* [WHAT THIS TASK INVOLVES] Repeat verbatim, and only, the lines of the data below, beginning at the line that contains "fin_util_pct = 57.8" and stopping after the line that contains "a311oi_1,58".

[Dataset entries]
★ ★ ★ ★ ★ ★ ★

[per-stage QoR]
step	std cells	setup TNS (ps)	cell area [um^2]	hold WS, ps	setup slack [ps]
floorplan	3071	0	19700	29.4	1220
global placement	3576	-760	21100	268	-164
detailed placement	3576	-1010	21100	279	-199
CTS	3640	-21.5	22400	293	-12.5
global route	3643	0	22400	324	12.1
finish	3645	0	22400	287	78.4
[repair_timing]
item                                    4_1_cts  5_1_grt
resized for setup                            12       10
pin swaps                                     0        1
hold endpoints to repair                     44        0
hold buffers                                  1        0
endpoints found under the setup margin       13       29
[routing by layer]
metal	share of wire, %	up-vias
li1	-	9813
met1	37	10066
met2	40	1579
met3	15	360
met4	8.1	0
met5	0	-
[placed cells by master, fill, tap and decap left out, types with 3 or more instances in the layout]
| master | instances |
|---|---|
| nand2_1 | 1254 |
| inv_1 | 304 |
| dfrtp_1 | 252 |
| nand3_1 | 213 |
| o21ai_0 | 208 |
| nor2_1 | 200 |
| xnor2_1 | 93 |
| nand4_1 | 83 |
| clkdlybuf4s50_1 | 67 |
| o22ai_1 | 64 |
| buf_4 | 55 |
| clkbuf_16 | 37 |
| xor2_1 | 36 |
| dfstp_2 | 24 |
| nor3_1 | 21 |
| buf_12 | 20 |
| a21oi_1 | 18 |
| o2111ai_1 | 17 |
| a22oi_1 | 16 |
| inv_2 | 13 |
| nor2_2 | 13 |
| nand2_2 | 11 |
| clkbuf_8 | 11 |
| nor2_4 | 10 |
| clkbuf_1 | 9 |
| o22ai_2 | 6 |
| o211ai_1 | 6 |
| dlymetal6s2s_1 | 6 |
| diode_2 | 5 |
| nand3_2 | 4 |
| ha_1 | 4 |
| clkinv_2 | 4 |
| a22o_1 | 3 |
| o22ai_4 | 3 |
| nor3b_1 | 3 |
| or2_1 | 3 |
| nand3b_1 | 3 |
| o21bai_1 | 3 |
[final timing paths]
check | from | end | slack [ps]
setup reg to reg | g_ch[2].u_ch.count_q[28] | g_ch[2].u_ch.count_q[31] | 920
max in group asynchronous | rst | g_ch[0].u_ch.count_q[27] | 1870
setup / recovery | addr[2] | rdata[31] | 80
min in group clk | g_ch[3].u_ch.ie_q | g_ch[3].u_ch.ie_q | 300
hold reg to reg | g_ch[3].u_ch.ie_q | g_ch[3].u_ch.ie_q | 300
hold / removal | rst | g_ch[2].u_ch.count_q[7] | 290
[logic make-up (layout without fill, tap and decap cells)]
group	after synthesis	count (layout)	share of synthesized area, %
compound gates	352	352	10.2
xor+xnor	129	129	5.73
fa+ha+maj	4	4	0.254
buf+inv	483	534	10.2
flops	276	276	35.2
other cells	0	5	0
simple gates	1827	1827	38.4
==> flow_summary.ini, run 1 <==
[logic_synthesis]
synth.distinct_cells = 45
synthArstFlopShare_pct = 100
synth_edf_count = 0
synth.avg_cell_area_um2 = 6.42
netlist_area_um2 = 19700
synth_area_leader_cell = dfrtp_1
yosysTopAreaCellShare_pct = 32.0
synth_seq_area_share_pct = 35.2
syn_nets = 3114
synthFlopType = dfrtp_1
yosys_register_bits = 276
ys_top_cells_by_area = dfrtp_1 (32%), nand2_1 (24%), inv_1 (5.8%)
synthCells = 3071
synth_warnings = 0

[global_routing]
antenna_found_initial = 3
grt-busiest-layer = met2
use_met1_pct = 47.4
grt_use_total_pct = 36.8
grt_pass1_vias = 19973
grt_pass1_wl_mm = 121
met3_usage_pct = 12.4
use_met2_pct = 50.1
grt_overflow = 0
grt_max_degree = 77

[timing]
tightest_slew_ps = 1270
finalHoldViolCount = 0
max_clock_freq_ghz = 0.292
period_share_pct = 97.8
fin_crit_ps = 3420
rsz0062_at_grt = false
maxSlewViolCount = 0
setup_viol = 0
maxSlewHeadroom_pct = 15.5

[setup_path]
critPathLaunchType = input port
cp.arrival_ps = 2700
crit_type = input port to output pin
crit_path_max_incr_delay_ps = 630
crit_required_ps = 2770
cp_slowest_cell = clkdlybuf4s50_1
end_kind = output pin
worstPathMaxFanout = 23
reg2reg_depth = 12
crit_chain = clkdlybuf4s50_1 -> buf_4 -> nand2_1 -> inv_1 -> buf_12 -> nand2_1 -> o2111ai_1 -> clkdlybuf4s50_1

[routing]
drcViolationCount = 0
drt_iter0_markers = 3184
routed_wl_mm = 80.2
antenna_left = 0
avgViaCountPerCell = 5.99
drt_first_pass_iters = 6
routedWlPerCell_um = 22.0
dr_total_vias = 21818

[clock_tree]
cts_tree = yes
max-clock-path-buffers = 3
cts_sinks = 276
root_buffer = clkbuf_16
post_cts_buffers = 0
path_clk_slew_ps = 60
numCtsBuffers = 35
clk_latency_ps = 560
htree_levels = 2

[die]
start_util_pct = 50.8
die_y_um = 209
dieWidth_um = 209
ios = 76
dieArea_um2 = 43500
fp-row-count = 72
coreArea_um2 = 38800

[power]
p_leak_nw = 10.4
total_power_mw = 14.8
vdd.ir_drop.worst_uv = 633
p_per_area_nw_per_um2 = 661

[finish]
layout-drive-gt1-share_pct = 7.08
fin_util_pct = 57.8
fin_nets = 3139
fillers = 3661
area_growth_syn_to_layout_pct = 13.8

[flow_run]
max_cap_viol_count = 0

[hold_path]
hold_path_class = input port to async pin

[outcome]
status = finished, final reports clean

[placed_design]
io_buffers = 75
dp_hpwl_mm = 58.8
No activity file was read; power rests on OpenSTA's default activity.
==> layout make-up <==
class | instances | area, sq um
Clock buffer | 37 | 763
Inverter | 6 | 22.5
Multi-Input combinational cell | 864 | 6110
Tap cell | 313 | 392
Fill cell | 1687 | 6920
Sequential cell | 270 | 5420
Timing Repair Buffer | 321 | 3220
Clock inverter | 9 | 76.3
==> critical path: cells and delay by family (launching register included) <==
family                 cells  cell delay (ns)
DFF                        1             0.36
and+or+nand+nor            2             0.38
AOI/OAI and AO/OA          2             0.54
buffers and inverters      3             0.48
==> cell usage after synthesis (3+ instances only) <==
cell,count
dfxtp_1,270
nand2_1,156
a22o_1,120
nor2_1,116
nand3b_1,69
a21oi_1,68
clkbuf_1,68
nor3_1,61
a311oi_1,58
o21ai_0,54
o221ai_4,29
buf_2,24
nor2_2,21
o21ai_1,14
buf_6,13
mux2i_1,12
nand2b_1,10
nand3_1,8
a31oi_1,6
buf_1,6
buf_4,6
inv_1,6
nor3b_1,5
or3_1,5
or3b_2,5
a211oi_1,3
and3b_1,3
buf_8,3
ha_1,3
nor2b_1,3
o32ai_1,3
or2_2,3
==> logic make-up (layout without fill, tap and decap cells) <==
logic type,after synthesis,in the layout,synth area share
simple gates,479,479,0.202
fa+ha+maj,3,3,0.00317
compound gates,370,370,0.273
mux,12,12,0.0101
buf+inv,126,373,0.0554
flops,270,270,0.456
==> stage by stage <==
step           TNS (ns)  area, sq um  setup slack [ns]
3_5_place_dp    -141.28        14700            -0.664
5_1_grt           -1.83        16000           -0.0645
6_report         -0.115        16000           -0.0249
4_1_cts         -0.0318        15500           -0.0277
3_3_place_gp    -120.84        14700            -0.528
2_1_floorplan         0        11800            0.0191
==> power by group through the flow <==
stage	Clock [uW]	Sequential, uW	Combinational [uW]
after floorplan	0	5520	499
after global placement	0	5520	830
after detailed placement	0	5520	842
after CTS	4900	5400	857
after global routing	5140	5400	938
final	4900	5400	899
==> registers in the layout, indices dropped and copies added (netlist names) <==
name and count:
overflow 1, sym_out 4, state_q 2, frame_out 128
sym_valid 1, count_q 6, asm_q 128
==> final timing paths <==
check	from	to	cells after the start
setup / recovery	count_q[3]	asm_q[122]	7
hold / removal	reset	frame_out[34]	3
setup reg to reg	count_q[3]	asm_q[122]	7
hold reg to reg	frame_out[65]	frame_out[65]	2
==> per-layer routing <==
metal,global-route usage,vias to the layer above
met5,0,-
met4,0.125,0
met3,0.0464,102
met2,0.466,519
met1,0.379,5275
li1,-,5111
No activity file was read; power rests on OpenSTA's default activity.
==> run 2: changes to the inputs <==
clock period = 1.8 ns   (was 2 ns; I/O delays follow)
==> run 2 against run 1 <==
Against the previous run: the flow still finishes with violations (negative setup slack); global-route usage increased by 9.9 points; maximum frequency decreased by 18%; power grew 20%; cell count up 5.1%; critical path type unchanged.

★ ★ ★ ★ ★ ★ ★

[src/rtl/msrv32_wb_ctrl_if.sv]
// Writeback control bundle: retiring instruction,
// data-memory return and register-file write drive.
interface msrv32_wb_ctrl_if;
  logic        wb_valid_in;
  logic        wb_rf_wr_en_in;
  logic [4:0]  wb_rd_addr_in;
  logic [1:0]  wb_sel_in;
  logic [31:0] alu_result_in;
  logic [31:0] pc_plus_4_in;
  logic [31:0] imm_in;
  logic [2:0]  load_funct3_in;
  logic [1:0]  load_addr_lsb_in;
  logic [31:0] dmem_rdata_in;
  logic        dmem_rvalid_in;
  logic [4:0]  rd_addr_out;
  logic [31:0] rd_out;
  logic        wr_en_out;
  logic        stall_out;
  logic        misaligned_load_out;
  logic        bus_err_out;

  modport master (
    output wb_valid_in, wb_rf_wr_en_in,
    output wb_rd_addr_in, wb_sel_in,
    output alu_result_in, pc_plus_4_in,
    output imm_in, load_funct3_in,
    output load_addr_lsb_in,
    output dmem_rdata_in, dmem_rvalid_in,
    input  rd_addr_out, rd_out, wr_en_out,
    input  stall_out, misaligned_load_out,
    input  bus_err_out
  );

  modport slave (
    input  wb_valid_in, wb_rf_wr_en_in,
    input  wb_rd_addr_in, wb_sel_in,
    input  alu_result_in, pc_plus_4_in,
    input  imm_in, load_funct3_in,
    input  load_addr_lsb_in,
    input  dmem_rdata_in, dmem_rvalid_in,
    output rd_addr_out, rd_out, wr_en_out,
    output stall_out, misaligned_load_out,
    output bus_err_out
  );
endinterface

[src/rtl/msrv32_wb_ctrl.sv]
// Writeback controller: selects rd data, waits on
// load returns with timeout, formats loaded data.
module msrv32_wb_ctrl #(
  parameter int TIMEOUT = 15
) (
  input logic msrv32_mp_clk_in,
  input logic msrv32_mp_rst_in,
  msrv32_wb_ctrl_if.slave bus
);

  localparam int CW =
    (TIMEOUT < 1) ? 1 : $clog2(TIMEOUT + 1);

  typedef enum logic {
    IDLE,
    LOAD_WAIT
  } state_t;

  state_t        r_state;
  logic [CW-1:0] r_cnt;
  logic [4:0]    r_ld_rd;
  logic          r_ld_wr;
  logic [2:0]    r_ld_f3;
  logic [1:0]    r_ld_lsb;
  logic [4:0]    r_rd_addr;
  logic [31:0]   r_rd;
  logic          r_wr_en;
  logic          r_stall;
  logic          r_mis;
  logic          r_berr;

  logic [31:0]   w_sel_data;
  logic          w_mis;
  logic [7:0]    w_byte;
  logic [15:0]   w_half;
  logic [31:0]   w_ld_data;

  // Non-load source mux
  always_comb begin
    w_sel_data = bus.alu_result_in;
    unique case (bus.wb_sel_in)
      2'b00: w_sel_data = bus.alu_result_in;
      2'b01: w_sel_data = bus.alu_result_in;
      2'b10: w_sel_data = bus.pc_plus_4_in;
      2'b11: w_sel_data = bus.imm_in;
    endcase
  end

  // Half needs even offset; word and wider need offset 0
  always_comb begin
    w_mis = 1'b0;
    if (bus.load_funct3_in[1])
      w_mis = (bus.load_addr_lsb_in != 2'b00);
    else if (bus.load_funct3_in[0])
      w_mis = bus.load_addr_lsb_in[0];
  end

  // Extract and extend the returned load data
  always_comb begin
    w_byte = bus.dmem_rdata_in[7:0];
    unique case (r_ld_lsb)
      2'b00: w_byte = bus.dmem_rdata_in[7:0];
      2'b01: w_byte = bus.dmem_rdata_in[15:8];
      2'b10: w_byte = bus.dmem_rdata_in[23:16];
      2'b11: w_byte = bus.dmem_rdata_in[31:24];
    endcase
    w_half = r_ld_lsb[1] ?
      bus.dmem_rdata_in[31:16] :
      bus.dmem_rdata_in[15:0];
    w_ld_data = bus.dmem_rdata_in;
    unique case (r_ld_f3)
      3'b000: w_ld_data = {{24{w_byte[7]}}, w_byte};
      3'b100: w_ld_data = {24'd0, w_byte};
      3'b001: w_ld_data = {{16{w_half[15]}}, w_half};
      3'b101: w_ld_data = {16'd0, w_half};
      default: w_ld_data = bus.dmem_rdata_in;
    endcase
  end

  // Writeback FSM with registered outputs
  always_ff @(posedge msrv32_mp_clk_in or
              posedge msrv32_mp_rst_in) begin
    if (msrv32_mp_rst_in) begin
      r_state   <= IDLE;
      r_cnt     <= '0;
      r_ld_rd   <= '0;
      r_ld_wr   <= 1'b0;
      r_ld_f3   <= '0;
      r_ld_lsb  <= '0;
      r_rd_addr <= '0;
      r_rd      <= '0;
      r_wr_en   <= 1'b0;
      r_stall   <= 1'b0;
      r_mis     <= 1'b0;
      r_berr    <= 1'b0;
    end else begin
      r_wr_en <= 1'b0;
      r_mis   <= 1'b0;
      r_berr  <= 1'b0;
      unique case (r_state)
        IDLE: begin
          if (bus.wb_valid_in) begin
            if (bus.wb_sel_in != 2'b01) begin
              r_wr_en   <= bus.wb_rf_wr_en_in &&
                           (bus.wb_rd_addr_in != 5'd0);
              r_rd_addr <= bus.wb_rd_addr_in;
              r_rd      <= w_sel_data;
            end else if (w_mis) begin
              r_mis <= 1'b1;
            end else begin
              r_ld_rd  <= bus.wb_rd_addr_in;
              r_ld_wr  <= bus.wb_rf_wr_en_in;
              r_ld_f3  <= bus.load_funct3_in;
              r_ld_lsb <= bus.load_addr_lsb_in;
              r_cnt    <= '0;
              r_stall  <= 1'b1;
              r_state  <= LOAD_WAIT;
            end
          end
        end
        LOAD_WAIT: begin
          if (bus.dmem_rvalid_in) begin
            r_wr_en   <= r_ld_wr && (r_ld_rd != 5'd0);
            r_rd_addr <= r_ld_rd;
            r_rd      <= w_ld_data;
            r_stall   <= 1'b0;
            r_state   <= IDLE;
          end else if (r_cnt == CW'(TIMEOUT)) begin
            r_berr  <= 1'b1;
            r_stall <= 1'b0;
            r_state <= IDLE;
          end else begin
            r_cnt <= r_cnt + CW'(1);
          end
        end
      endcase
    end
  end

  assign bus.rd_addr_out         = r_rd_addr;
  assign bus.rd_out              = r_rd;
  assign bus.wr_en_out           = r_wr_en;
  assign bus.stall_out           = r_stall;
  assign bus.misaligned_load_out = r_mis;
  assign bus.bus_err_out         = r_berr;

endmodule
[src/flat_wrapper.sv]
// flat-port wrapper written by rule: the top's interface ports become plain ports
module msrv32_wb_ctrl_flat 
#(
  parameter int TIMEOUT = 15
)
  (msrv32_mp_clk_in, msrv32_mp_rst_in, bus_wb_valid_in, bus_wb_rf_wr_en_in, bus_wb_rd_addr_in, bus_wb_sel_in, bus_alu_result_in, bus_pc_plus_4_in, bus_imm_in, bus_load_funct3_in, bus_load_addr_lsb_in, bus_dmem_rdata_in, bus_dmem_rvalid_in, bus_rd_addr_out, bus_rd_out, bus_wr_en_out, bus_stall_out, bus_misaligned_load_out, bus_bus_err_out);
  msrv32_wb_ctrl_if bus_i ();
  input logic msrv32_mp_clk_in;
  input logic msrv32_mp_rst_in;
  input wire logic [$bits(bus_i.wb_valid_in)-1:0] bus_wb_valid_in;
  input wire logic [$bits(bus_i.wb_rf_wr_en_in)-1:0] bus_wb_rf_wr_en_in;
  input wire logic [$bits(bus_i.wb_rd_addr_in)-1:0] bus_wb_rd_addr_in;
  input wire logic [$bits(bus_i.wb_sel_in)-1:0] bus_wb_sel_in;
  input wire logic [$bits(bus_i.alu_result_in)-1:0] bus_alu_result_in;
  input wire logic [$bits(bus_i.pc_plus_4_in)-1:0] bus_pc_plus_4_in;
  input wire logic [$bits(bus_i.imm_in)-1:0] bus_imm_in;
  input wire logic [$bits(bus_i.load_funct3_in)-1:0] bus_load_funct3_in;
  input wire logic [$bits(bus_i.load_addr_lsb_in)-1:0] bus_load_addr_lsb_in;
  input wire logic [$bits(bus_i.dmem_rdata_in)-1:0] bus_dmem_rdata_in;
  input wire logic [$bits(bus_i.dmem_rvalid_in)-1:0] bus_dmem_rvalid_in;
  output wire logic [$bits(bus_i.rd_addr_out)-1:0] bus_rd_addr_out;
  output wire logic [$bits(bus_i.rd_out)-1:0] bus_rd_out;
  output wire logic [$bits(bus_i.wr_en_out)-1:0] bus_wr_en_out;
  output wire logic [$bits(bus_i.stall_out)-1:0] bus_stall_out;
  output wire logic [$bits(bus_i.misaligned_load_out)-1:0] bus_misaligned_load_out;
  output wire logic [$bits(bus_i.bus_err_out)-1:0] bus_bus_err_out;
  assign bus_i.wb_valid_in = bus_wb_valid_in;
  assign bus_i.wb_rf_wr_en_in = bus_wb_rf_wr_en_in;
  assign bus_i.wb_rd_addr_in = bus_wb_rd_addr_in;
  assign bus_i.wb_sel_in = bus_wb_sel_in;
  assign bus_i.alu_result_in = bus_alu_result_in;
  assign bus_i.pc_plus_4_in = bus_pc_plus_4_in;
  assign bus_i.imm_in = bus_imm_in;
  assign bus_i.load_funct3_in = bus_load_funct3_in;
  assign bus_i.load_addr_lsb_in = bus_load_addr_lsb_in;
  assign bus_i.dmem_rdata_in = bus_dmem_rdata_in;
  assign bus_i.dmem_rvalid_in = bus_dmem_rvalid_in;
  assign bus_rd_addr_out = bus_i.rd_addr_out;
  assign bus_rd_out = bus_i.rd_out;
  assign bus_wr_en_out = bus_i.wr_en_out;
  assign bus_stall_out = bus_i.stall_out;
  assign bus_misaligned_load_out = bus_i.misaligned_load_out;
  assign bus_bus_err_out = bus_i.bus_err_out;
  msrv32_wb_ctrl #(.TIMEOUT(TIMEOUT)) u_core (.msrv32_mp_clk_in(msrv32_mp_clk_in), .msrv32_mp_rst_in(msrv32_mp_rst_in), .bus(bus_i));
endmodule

★ ★ ★ ★ ★ ★ ★

* [REPLY TO THE EXERCISE]
fin_util_pct = 57.8
fin_nets = 3139
fillers = 3661
area_growth_syn_to_layout_pct = 13.8

[flow_run]
max_cap_viol_count = 0

[hold_path]
hold_path_class = input port to async pin

[outcome]
status = finished, final reports clean

[placed_design]
io_buffers = 75
dp_hpwl_mm = 58.8
No activity file was read; power rests on OpenSTA's default activity.
==> layout make-up <==
class | instances | area, sq um
Clock buffer | 37 | 763
Inverter | 6 | 22.5
Multi-Input combinational cell | 864 | 6110
Tap cell | 313 | 392
Fill cell | 1687 | 6920
Sequential cell | 270 | 5420
Timing Repair Buffer | 321 | 3220
Clock inverter | 9 | 76.3
==> critical path: cells and delay by family (launching register included) <==
family                 cells  cell delay (ns)
DFF                        1             0.36
and+or+nand+nor            2             0.38
AOI/OAI and AO/OA          2             0.54
buffers and inverters      3             0.48
==> cell usage after synthesis (3+ instances only) <==
cell,count
dfxtp_1,270
nand2_1,156
a22o_1,120
nor2_1,116
nand3b_1,69
a21oi_1,68
clkbuf_1,68
nor3_1,61
a311oi_1,58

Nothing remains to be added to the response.